> **Data for this task**
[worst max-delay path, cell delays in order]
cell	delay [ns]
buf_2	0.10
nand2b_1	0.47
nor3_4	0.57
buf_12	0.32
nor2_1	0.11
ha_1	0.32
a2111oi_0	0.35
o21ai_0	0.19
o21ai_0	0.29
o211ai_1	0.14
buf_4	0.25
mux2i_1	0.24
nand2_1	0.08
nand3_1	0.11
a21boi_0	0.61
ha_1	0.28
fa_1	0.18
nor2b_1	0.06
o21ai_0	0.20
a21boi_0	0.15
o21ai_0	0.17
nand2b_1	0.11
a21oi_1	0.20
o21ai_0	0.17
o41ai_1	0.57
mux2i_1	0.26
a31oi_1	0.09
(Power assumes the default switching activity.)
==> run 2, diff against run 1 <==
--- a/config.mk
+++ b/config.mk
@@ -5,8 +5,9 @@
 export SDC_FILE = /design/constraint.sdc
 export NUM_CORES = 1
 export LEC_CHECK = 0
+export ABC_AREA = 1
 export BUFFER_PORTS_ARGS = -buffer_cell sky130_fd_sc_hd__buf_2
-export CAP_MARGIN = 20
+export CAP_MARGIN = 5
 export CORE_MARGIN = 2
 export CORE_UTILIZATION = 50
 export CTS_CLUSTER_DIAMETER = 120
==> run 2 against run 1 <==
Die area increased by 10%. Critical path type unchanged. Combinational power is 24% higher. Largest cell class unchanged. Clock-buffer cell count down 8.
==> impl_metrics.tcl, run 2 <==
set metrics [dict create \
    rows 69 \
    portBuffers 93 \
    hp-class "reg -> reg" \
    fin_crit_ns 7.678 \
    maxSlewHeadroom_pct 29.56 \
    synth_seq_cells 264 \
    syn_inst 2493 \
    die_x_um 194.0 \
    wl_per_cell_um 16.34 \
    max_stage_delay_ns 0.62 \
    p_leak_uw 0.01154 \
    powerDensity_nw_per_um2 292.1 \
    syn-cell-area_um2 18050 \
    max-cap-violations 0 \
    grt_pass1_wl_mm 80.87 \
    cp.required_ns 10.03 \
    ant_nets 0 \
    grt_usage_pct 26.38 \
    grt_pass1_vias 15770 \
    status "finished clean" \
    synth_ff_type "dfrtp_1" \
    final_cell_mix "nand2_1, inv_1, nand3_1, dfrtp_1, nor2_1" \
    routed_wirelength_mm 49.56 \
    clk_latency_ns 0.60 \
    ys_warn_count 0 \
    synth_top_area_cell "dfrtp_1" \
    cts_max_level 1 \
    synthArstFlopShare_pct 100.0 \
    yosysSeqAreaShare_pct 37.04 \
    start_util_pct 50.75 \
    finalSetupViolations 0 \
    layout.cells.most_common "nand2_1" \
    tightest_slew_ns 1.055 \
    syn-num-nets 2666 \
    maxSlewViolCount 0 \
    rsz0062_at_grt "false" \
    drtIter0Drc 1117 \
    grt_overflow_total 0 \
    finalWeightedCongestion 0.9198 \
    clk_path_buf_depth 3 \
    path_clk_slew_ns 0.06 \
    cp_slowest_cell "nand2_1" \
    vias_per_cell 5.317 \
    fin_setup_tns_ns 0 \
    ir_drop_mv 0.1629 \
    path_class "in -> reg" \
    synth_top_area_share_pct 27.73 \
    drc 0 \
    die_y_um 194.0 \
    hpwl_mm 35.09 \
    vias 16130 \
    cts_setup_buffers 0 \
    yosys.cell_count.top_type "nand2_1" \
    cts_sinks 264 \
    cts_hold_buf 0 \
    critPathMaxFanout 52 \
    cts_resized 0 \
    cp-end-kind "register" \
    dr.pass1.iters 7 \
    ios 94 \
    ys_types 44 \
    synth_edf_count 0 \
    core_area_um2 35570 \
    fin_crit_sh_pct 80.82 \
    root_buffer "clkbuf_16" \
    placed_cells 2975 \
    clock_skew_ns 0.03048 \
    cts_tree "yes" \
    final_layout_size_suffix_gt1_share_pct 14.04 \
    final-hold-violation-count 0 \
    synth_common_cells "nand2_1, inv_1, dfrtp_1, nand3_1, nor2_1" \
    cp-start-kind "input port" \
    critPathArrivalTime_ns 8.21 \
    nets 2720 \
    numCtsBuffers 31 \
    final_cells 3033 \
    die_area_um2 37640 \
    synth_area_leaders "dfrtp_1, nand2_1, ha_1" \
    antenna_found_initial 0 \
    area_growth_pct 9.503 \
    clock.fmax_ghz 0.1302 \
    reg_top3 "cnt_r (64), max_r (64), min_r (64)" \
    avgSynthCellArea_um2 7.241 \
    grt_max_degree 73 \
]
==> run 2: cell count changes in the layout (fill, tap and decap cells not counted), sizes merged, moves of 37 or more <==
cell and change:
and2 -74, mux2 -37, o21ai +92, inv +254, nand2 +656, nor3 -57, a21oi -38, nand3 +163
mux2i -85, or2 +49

> **Instructions to follow**
All lines above between those holding "export CORE_UTILIZATION = 50" and "syn-num-nets 2666 \", inclusive, must be set down unchanged, and no other line may be included.

> **Solution to this problem**
 export CORE_UTILIZATION = 50
 export CTS_CLUSTER_DIAMETER = 120
==> run 2 against run 1 <==
Die area increased by 10%. Critical path type unchanged. Combinational power is 24% higher. Largest cell class unchanged. Clock-buffer cell count down 8.
==> impl_metrics.tcl, run 2 <==
set metrics [dict create \
    rows 69 \
    portBuffers 93 \
    hp-class "reg -> reg" \
    fin_crit_ns 7.678 \
    maxSlewHeadroom_pct 29.56 \
    synth_seq_cells 264 \
    syn_inst 2493 \
    die_x_um 194.0 \
    wl_per_cell_um 16.34 \
    max_stage_delay_ns 0.62 \
    p_leak_uw 0.01154 \
    powerDensity_nw_per_um2 292.1 \
    syn-cell-area_um2 18050 \
    max-cap-violations 0 \
    grt_pass1_wl_mm 80.87 \
    cp.required_ns 10.03 \
    ant_nets 0 \
    grt_usage_pct 26.38 \
    grt_pass1_vias 15770 \
    status "finished clean" \
    synth_ff_type "dfrtp_1" \
    final_cell_mix "nand2_1, inv_1, nand3_1, dfrtp_1, nor2_1" \
    routed_wirelength_mm 49.56 \
    clk_latency_ns 0.60 \
    ys_warn_count 0 \
    synth_top_area_cell "dfrtp_1" \
    cts_max_level 1 \
    synthArstFlopShare_pct 100.0 \
    yosysSeqAreaShare_pct 37.04 \
    start_util_pct 50.75 \
    finalSetupViolations 0 \
    layout.cells.most_common "nand2_1" \
    tightest_slew_ns 1.055 \
    syn-num-nets 2666 \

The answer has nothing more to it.